MATERIAL PROVIDED:
════

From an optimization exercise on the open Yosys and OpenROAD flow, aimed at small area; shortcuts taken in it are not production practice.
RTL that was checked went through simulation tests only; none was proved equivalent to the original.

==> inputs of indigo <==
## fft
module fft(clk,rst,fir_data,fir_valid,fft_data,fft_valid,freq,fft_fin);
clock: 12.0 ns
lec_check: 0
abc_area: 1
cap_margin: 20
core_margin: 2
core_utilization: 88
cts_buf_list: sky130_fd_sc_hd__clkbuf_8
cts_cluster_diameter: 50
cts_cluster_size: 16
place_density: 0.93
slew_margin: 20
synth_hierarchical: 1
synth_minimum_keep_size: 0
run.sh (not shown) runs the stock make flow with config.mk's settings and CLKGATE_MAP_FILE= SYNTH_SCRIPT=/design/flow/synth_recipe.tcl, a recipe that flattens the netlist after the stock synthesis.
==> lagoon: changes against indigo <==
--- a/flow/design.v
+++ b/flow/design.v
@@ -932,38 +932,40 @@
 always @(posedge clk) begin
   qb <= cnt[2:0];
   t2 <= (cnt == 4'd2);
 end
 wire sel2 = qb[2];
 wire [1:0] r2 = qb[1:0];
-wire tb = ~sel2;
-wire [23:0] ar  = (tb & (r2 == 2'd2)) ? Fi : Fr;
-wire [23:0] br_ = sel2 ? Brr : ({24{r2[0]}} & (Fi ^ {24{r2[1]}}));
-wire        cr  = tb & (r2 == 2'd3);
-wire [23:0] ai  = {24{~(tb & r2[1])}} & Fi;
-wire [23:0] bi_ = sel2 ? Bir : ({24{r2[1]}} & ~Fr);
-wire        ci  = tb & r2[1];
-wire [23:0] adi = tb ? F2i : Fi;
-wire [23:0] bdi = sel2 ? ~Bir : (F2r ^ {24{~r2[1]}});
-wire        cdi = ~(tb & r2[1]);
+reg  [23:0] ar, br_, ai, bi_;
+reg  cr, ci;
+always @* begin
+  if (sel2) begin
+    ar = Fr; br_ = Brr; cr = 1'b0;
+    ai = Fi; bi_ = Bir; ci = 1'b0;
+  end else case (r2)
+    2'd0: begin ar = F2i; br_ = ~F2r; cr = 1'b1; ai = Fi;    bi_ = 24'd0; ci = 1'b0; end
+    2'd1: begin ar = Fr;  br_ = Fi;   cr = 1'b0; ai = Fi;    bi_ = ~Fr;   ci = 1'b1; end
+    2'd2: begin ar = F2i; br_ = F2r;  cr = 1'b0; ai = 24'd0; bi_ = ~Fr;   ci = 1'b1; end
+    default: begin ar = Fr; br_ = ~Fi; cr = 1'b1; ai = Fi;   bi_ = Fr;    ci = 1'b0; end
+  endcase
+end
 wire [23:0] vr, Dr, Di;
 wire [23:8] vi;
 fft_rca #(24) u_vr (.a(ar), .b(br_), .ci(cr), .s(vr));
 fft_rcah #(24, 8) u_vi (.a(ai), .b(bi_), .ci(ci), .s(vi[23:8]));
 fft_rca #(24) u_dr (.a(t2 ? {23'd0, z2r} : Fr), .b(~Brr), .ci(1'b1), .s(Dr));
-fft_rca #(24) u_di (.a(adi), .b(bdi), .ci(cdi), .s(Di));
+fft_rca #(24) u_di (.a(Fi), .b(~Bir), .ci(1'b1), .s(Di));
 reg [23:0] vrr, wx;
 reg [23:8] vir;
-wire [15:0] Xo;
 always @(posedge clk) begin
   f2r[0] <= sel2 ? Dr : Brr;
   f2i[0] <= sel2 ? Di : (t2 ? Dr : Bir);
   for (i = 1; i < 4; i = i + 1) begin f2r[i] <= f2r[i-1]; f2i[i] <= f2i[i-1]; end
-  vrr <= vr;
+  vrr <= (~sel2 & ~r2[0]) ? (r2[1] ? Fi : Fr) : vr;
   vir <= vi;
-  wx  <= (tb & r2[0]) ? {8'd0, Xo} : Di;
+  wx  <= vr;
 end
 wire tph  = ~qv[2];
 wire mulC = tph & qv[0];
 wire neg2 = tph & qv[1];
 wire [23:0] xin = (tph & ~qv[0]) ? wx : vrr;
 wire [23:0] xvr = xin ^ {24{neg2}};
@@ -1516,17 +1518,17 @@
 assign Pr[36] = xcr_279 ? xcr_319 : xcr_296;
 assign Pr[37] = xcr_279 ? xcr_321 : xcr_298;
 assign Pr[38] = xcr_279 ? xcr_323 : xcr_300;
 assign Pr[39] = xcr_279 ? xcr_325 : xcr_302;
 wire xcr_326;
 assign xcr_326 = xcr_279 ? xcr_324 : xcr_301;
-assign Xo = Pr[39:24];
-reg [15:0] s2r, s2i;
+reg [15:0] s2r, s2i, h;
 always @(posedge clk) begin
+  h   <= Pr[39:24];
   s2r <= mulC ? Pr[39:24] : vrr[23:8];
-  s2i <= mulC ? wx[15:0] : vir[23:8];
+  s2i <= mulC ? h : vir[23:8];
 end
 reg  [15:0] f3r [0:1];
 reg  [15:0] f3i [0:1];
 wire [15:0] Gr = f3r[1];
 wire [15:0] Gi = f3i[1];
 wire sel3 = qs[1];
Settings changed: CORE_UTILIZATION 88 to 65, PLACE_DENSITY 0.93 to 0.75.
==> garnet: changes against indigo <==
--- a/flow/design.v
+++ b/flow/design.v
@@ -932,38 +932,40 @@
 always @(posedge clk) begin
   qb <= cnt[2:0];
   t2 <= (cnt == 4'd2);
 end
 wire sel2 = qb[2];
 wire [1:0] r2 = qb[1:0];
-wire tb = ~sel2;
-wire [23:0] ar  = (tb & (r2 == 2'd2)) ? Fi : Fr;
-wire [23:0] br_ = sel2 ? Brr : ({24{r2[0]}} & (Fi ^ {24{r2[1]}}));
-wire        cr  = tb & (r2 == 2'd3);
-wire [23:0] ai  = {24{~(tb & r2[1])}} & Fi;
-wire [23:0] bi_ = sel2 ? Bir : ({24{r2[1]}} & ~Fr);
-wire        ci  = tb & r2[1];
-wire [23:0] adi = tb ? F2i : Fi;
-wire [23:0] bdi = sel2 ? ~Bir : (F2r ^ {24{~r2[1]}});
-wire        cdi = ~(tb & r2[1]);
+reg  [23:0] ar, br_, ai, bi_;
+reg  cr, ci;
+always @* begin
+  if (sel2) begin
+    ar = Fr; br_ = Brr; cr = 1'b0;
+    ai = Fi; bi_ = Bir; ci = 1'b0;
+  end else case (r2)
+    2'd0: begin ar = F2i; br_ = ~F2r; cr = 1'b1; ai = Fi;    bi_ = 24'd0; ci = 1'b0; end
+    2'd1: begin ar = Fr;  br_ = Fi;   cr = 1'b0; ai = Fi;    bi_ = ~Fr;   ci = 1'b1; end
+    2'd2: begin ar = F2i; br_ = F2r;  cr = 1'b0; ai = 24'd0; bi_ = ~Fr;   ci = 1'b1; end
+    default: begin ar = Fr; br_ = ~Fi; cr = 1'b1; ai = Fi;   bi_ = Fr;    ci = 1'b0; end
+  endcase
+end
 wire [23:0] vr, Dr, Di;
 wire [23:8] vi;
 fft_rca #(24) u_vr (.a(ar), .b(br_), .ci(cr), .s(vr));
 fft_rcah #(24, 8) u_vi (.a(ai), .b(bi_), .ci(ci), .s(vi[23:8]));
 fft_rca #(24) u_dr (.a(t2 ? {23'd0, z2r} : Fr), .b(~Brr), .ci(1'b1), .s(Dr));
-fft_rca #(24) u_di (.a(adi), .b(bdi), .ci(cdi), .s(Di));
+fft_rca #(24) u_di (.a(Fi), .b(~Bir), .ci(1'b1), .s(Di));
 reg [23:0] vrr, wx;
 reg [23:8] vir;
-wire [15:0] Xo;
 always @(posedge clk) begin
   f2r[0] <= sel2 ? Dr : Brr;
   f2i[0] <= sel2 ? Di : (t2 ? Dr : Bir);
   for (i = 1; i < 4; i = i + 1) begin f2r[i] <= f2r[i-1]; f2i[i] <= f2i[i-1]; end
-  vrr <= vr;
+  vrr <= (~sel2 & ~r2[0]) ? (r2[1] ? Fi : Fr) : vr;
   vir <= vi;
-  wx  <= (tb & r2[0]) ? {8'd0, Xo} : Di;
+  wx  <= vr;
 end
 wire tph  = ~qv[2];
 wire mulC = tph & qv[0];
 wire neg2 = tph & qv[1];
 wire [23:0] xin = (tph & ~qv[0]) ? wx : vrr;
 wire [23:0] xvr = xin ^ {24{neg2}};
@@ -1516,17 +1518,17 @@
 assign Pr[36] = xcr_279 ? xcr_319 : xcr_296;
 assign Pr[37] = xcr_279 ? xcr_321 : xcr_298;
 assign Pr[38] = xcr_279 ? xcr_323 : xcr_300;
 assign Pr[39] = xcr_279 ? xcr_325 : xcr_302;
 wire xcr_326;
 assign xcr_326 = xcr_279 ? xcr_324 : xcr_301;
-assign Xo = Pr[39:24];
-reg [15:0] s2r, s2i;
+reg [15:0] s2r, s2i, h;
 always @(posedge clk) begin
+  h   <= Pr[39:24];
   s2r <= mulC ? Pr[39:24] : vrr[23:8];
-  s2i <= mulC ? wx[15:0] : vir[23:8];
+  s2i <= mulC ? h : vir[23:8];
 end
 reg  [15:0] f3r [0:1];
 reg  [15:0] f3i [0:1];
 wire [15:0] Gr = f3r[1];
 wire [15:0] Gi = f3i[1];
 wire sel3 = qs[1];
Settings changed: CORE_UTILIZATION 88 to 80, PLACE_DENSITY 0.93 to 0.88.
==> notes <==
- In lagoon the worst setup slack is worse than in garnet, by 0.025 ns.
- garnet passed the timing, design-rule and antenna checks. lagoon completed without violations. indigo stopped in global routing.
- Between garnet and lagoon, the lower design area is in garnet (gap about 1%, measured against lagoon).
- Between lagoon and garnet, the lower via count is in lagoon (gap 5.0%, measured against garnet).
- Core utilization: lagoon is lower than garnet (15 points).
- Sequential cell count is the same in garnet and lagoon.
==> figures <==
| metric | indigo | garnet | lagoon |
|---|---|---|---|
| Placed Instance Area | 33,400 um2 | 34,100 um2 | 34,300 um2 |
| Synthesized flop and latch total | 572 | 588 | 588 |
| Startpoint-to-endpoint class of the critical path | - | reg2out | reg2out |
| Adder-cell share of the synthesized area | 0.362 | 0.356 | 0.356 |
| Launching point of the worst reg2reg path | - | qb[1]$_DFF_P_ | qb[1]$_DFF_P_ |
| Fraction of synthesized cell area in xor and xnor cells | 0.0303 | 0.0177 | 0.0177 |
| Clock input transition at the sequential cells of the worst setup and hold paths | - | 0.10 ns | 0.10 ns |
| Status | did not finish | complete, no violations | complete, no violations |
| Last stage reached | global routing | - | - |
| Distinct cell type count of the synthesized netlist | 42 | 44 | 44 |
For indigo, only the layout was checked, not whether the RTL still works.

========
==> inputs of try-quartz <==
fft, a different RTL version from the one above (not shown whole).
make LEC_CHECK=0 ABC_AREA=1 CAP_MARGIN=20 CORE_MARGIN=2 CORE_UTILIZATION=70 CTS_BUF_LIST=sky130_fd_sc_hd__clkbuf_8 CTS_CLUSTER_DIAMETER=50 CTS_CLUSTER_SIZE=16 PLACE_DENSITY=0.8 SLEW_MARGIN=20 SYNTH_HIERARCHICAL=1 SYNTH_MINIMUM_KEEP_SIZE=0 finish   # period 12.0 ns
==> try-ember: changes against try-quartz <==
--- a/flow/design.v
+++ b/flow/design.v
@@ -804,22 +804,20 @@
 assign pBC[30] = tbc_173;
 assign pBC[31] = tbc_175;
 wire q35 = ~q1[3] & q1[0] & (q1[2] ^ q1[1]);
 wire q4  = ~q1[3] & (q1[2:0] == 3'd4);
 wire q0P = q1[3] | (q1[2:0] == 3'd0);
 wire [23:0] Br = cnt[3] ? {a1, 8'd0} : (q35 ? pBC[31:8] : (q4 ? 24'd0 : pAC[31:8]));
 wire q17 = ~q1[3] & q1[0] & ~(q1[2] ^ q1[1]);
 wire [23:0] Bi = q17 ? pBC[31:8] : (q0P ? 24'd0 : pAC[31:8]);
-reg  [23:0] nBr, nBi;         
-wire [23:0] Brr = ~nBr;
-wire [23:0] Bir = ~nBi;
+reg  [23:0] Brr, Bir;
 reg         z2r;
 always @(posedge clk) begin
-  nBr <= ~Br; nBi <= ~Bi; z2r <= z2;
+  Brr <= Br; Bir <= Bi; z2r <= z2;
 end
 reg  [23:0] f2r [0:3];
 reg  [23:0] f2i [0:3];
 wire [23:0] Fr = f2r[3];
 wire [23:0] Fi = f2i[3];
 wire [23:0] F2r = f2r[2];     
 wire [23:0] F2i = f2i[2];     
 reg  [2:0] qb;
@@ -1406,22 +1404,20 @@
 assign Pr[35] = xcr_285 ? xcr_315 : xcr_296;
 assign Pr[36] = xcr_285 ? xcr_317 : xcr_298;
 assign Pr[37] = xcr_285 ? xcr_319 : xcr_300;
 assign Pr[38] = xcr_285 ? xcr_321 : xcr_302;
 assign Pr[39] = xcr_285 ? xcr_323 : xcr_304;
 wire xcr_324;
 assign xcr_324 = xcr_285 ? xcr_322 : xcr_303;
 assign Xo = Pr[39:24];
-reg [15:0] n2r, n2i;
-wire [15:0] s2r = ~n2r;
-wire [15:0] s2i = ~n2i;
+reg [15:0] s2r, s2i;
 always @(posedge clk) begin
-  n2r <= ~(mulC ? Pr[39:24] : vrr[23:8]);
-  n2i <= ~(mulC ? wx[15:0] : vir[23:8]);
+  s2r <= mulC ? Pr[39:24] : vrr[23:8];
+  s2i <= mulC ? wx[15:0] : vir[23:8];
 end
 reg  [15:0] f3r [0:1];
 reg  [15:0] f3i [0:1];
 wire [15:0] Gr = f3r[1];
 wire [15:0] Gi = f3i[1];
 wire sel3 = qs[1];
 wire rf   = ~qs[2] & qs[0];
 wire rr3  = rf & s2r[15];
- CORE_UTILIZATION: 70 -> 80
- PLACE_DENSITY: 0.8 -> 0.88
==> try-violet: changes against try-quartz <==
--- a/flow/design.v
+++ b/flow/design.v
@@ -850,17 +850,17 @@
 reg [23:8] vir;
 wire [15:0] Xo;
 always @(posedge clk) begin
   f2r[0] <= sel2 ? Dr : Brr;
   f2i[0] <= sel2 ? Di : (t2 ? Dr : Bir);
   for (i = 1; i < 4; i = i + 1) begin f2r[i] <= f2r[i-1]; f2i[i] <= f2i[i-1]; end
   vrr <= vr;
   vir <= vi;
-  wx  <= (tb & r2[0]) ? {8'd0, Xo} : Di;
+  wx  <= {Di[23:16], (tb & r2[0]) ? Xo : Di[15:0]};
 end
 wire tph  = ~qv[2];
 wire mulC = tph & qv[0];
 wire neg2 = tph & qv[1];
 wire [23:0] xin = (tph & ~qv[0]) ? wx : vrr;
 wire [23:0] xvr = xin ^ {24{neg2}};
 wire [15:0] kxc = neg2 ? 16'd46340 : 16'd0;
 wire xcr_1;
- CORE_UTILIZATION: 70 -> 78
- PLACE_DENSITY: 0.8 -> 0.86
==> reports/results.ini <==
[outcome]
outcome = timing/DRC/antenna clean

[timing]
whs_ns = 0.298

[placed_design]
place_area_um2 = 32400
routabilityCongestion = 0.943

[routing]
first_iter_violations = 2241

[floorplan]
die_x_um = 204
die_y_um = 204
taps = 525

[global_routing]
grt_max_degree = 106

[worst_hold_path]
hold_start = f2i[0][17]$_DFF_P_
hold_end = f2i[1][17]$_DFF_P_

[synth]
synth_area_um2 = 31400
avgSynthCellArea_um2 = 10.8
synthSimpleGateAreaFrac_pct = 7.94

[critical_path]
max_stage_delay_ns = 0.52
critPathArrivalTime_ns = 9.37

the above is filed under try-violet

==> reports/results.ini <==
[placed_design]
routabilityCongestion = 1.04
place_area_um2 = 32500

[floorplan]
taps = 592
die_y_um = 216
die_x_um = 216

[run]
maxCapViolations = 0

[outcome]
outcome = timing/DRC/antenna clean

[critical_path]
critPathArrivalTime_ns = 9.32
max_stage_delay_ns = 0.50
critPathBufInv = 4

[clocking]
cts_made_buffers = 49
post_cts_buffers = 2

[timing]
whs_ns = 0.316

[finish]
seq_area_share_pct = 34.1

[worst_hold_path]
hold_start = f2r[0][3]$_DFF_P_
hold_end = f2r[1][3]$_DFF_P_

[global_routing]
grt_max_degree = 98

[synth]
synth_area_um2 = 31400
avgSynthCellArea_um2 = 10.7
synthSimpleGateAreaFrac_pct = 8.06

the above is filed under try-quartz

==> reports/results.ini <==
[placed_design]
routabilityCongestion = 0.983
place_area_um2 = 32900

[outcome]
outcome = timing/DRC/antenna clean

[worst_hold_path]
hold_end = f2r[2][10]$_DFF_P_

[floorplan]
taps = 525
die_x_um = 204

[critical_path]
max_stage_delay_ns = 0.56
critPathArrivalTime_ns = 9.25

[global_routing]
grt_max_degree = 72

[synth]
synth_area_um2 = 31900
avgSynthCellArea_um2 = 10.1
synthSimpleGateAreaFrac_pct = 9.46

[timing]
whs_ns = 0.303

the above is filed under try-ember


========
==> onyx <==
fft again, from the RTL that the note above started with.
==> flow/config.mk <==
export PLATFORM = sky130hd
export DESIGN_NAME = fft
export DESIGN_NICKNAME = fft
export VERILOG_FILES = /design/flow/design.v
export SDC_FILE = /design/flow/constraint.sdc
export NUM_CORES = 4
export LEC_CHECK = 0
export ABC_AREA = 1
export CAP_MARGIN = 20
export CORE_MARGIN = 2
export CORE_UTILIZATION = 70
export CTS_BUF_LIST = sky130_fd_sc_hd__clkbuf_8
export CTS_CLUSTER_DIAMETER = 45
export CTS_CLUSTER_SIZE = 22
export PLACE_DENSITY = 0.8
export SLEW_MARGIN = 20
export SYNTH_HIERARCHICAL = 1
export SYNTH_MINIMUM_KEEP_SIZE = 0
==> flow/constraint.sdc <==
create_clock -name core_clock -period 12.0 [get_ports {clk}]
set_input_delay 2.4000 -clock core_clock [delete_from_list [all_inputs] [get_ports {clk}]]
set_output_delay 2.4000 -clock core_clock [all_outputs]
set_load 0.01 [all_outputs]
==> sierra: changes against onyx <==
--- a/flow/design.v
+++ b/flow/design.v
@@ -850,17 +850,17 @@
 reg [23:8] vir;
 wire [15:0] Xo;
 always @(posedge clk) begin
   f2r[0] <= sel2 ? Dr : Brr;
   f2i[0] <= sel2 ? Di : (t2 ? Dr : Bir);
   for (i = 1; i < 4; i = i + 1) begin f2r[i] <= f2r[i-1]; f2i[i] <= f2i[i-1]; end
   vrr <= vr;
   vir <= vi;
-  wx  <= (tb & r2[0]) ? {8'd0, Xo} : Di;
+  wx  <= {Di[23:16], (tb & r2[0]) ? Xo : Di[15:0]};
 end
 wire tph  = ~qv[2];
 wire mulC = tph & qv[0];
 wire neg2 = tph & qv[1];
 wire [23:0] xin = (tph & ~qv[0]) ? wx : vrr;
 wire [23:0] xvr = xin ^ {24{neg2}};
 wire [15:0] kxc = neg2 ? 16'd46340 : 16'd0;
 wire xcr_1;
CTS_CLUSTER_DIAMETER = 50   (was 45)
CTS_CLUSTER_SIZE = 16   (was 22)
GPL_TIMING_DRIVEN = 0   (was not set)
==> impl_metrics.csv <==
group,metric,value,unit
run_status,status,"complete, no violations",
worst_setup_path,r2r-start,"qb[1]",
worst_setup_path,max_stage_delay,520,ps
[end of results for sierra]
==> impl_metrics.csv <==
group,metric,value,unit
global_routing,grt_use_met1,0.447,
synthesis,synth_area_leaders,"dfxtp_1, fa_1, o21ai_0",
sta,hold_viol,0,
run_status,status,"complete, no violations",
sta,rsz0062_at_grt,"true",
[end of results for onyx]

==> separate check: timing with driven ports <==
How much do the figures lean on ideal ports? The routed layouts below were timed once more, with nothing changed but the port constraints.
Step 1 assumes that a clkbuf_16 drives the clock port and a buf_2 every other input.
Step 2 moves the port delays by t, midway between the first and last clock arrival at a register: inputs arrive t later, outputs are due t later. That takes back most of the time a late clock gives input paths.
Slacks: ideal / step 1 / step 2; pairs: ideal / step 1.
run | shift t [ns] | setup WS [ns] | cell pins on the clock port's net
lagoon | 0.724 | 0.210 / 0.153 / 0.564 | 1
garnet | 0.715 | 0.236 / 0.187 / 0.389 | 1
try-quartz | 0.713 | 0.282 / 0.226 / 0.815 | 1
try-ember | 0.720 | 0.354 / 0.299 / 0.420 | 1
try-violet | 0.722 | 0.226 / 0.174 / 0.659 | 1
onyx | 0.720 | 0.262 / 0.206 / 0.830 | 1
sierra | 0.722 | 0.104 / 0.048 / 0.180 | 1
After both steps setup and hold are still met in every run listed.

════

TASK:
Starting at the line that contains "assign Pr[37] = xcr_285 ? xcr_319 : xcr_300;" and stopping after the line that contains "critPathBufInv = 4", write out every line exactly as it appears above, and no other line.

WRITTEN RESPONSE:
 assign Pr[37] = xcr_285 ? xcr_319 : xcr_300;
 assign Pr[38] = xcr_285 ? xcr_321 : xcr_302;
 assign Pr[39] = xcr_285 ? xcr_323 : xcr_304;
 wire xcr_324;
 assign xcr_324 = xcr_285 ? xcr_322 : xcr_303;
 assign Xo = Pr[39:24];
-reg [15:0] n2r, n2i;
-wire [15:0] s2r = ~n2r;
-wire [15:0] s2i = ~n2i;
+reg [15:0] s2r, s2i;
 always @(posedge clk) begin
-  n2r <= ~(mulC ? Pr[39:24] : vrr[23:8]);
-  n2i <= ~(mulC ? wx[15:0] : vir[23:8]);
+  s2r <= mulC ? Pr[39:24] : vrr[23:8];
+  s2i <= mulC ? wx[15:0] : vir[23:8];
 end
 reg  [15:0] f3r [0:1];
 reg  [15:0] f3i [0:1];
 wire [15:0] Gr = f3r[1];
 wire [15:0] Gi = f3i[1];
 wire sel3 = qs[1];
 wire rf   = ~qs[2] & qs[0];
 wire rr3  = rf & s2r[15];
- CORE_UTILIZATION: 70 -> 80
- PLACE_DENSITY: 0.8 -> 0.88
==> try-violet: changes against try-quartz <==
--- a/flow/design.v
+++ b/flow/design.v
@@ -850,17 +850,17 @@
 reg [23:8] vir;
 wire [15:0] Xo;
 always @(posedge clk) begin
   f2r[0] <= sel2 ? Dr : Brr;
   f2i[0] <= sel2 ? Di : (t2 ? Dr : Bir);
   for (i = 1; i < 4; i = i + 1) begin f2r[i] <= f2r[i-1]; f2i[i] <= f2i[i-1]; end
   vrr <= vr;
   vir <= vi;
-  wx  <= (tb & r2[0]) ? {8'd0, Xo} : Di;
+  wx  <= {Di[23:16], (tb & r2[0]) ? Xo : Di[15:0]};
 end
 wire tph  = ~qv[2];
 wire mulC = tph & qv[0];
 wire neg2 = tph & qv[1];
 wire [23:0] xin = (tph & ~qv[0]) ? wx : vrr;
 wire [23:0] xvr = xin ^ {24{neg2}};
 wire [15:0] kxc = neg2 ? 16'd46340 : 16'd0;
 wire xcr_1;
- CORE_UTILIZATION: 70 -> 78
- PLACE_DENSITY: 0.8 -> 0.86
==> reports/results.ini <==
[outcome]
outcome = timing/DRC/antenna clean

[timing]
whs_ns = 0.298

[placed_design]
place_area_um2 = 32400
routabilityCongestion = 0.943

[routing]
first_iter_violations = 2241

[floorplan]
die_x_um = 204
die_y_um = 204
taps = 525

[global_routing]
grt_max_degree = 106

[worst_hold_path]
hold_start = f2i[0][17]$_DFF_P_
hold_end = f2i[1][17]$_DFF_P_

[synth]
synth_area_um2 = 31400
avgSynthCellArea_um2 = 10.8
synthSimpleGateAreaFrac_pct = 7.94

[critical_path]
max_stage_delay_ns = 0.52
critPathArrivalTime_ns = 9.37

the above is filed under try-violet

==> reports/results.ini <==
[placed_design]
routabilityCongestion = 1.04
place_area_um2 = 32500

[floorplan]
taps = 592
die_y_um = 216
die_x_um = 216

[run]
maxCapViolations = 0

[outcome]
outcome = timing/DRC/antenna clean

[critical_path]
critPathArrivalTime_ns = 9.32
max_stage_delay_ns = 0.50
critPathBufInv = 4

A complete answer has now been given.